Since it was first created in 1982 under socialist president François Mitterrand, the levy — known as the impôt de solidarité sur la fortune — has been abolished, reinstated and reformed by successive governments.

“Clients are very afraid that a leftwing alliance would impose a one-off wealth tax,” the lawyer added, a politically eye-catching gesture that could be implemented swiftly. 

Socialist François Hollande began his presidency in 2012 by imposing an incoming 75 per cent marginal tax rate on incomes over €1mn as part of a campaign against “faceless finance”. He later had to tone it down after it was knocked back by France’s constitutional court — a precedent which some advisers said offered safeguards now too. 

Hollande’s move still prompted a capital flight, however, and a mini exodus of bankers to London. 

“None of this is going to incite people to reconsider France as a welcoming land for business,” Xenia Legendre, a tax partner at Hogan Lovells in Paris, said of the campaign proposals from the left and far right.

Some wealthy individuals are now also starting to explore relocating from France to more fiscally favourable jurisdictions, including Italy, the historic tax haven of Switzerland, and Spain, advisers said.

“After the snap election was announced, we’ve had some French clients enquiring about the Italian tax regime,” said Claudio Gristanti, head of tax for Italy at law firm Osborne Clarke. 

Wealthy foreigners in Italy can pay a flat fee of €100,000 a year to exempt foreign income from Italian tax. It is a popular choice among those who are leaving the UK in response to the looming abolition of the “non-dom” regime. 

But to qualify as an Italian tax resident for 2024, an individual needs to be physically present on Italian territory for the greater part of the fiscal year — more than 183 days.
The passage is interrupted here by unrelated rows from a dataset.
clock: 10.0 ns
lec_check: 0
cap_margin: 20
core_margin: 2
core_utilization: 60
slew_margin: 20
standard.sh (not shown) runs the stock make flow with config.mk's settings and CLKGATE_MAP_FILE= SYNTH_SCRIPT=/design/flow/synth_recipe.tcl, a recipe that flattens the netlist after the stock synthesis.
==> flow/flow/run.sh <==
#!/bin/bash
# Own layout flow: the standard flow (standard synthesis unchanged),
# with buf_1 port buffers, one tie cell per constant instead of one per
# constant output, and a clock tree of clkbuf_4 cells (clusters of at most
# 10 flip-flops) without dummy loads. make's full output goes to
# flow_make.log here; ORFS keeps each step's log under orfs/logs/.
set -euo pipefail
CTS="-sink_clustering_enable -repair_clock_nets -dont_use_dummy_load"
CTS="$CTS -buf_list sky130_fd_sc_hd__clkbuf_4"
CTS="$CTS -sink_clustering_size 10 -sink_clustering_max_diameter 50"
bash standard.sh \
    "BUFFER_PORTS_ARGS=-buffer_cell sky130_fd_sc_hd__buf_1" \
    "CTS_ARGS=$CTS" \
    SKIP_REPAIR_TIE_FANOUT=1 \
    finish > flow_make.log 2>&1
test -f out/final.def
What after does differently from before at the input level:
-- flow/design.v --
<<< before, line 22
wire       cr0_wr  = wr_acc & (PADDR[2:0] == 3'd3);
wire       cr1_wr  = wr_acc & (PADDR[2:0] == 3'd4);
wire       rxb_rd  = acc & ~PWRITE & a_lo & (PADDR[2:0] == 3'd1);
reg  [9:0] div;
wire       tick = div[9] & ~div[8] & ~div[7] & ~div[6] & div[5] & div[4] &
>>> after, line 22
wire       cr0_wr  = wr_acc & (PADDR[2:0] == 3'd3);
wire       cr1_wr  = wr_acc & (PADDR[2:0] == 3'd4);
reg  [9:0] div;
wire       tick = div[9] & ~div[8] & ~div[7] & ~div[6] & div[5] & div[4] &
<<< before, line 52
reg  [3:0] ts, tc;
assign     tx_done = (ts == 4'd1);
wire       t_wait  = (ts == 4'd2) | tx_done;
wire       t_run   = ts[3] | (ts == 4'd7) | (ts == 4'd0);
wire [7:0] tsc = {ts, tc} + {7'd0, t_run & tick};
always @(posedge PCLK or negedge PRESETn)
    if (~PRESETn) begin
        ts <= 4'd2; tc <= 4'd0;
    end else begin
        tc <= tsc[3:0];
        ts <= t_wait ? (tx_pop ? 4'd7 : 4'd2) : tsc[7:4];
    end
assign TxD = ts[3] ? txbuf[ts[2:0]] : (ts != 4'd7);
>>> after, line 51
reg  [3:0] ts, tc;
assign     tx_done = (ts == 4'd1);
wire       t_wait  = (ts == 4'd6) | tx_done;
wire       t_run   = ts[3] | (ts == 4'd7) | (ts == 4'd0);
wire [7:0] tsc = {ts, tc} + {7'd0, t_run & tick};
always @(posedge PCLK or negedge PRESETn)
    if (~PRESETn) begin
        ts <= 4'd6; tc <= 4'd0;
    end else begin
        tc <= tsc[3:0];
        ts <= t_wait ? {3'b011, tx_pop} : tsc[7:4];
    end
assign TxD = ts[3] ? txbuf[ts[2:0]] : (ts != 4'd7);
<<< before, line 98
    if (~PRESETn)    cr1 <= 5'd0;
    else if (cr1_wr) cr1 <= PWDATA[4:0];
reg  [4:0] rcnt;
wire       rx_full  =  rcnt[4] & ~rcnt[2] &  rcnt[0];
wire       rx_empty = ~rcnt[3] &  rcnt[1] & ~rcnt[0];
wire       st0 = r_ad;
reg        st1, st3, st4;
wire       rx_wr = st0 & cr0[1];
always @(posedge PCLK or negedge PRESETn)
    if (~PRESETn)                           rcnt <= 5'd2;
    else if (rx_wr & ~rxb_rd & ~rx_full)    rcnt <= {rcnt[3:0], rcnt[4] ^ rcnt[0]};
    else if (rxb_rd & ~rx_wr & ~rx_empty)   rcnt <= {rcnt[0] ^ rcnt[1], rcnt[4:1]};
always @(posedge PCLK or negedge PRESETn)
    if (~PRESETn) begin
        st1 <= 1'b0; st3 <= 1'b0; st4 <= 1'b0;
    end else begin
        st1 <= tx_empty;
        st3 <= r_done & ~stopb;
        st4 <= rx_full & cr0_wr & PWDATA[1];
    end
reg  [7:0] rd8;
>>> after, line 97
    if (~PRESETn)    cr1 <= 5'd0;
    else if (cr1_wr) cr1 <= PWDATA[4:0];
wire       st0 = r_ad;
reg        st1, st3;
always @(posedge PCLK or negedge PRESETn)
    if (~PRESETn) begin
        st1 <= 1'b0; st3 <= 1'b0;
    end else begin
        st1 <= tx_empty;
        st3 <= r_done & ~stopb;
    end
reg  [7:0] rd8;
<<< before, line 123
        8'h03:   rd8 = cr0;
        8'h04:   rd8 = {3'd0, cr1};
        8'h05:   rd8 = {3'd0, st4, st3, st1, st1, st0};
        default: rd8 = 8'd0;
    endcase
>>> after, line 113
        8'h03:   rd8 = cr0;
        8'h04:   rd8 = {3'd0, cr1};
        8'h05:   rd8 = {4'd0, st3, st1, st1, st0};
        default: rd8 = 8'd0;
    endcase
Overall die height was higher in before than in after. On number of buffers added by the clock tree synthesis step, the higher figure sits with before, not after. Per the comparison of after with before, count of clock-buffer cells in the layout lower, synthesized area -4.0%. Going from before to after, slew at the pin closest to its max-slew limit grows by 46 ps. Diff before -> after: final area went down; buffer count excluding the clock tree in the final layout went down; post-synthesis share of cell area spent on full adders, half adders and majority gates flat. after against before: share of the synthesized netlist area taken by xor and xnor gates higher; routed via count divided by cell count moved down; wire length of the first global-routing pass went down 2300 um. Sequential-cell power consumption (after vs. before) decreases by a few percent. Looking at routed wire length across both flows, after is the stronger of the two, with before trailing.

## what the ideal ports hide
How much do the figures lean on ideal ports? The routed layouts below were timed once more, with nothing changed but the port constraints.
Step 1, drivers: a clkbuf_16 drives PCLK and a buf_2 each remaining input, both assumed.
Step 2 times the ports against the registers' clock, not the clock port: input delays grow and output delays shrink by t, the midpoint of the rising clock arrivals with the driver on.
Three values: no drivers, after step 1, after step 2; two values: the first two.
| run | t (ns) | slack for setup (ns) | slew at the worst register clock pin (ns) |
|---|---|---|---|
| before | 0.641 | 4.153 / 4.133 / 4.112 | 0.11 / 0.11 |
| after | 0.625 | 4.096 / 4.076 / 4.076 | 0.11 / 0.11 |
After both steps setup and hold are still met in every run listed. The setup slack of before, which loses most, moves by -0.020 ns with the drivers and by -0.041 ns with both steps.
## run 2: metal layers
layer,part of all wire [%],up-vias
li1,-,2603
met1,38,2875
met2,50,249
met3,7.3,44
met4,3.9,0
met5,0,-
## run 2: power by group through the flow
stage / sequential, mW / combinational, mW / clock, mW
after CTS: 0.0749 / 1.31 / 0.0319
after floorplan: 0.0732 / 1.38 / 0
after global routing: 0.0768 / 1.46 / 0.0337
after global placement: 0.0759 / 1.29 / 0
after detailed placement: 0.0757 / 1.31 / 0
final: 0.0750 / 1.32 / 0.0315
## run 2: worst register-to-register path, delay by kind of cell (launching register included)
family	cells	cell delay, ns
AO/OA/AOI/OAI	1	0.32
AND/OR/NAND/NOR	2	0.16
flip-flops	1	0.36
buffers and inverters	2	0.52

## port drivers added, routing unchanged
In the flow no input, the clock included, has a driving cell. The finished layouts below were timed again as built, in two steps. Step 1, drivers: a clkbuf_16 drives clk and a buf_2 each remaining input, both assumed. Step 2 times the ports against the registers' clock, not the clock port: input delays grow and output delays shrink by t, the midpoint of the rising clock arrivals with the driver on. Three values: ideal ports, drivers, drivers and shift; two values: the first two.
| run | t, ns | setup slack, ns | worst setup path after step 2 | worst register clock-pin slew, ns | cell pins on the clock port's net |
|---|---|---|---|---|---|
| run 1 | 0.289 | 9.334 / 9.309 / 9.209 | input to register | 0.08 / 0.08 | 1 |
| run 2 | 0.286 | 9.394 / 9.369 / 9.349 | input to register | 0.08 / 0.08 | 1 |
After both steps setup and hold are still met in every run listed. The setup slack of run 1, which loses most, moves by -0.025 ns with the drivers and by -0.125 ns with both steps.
This is an optimization exercise on Yosys and OpenROAD, whose aim is small area and a short achievable clock period, not a production implementation. Only simulation tests tie the RTL to the original design; equivalence was not proved. No activity file was given, so power comes from the tool's default toggle rates.

==> flow/design.v (excerpt) <==
module risc_kgp(input clk,
                input reset,
                output [31:0] imem_addr,
                input [31:0] imem_data,
                output [31:0] dmem_addr,
                output [31:0] dmem_wdata,
                output dmem_we,
                input [31:0] dmem_rdata);
==> flow/config.mk <==
export PLATFORM = sky130hd
export DESIGN_NAME = risc_kgp
export DESIGN_NICKNAME = risc_kgp
export VERILOG_FILES = /design/flow/design.v
export SDC_FILE = /design/flow/constraint.sdc
export NUM_CORES = 4
export LEC_CHECK = 0
export CAP_MARGIN = 20
export CORE_MARGIN = 2
export CORE_UTILIZATION = 45
export SLEW_MARGIN = 20
export SYNTH_HIERARCHICAL = 1
==> flow/constraint.sdc <==
create_clock -name core_clock -period 30.0 [get_ports {clk}]
set_input_delay 6.0000 -clock core_clock [delete_from_list [all_inputs] [get_ports {clk}]]
set_output_delay 6.0000 -clock core_clock [all_outputs]
set_load 0.01 [all_outputs]
standard.sh (not shown) runs the stock make flow with config.mk's settings and CLKGATE_MAP_FILE= SYNTH_SCRIPT=/design/flow/synth_recipe.tcl, a recipe that flattens the netlist after the stock synthesis.
==> flow/flow/run.sh <==
#!/bin/bash
# Own layout flow: the standard ORFS flow (standard.sh, standard synthesis
# unchanged) with different optimisation settings:
#  - timing repair aims for a setup margin, so that the resizer works on the
#    input-to-output paths even though the 30 ns clock is met without it;
#  - ports are buffered with buf_2 rather than the default delay cell (the
#    resizer upsizes the ones on critical paths);
#  - a clock tree with fewer, larger leaf clusters and no dummy loads.
# Every ORFS step keeps its own full log under orfs/logs/; make's output is in
# run_make.log.
set -euo pipefail
cd "$(dirname "$0")/.."
MARGIN=${MARGIN:-15}
export CTS_ARGS="-sink_clustering_enable -repair_clock_nets -dont_use_dummy_load -buf_list {sky130_fd_sc_hd__clkbuf_16} -root_buf sky130_fd_sc_hd__clkbuf_16 -sink_clustering_size 24 -sink_clustering_max_diameter 120"
bash standard.sh \
    SETUP_SLACK_MARGIN=$MARGIN \
    "BUFFER_PORTS_ARGS=-buffer_cell sky130_fd_sc_hd__buf_2" \
    finish > run_make.log 2>&1
The starting point completed and failed the layout checks on capacitance limit, slew limit.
So an individual waiting until after the French election result to start moving to Italy, would have to wait until 2025 to become an Italian tax resident. 

The Paris-based lawyer said that several of his clients are hedging their bets by laying the groundwork to become an Italian tax resident this year. “I have a few clients who have booked hotel rooms in Italy and plan to stay there until the end of July and then they can decide what to do,” he said. 

Others advised waiting, suggesting that it was unlikely that the leftwing alliance could gain enough sway in parliament to push its tax hikes through and was less likely to end up in power than the RN.

Some cautioned any new government might also be extra vigilant on fiscal crackdowns in a climate of strained public finances, and that people could get caught out.

“Relocating is a complex topic,” said Sandrine Genet, co-founder and head of wealth adviser Carat Capital in Paris. While Italy had indeed become a “new form of El Dorado”, leaving in haste could be problematic, she added. “It’s not just about where you go, but when you go, you really have to go — you take your children, you have to sell property.”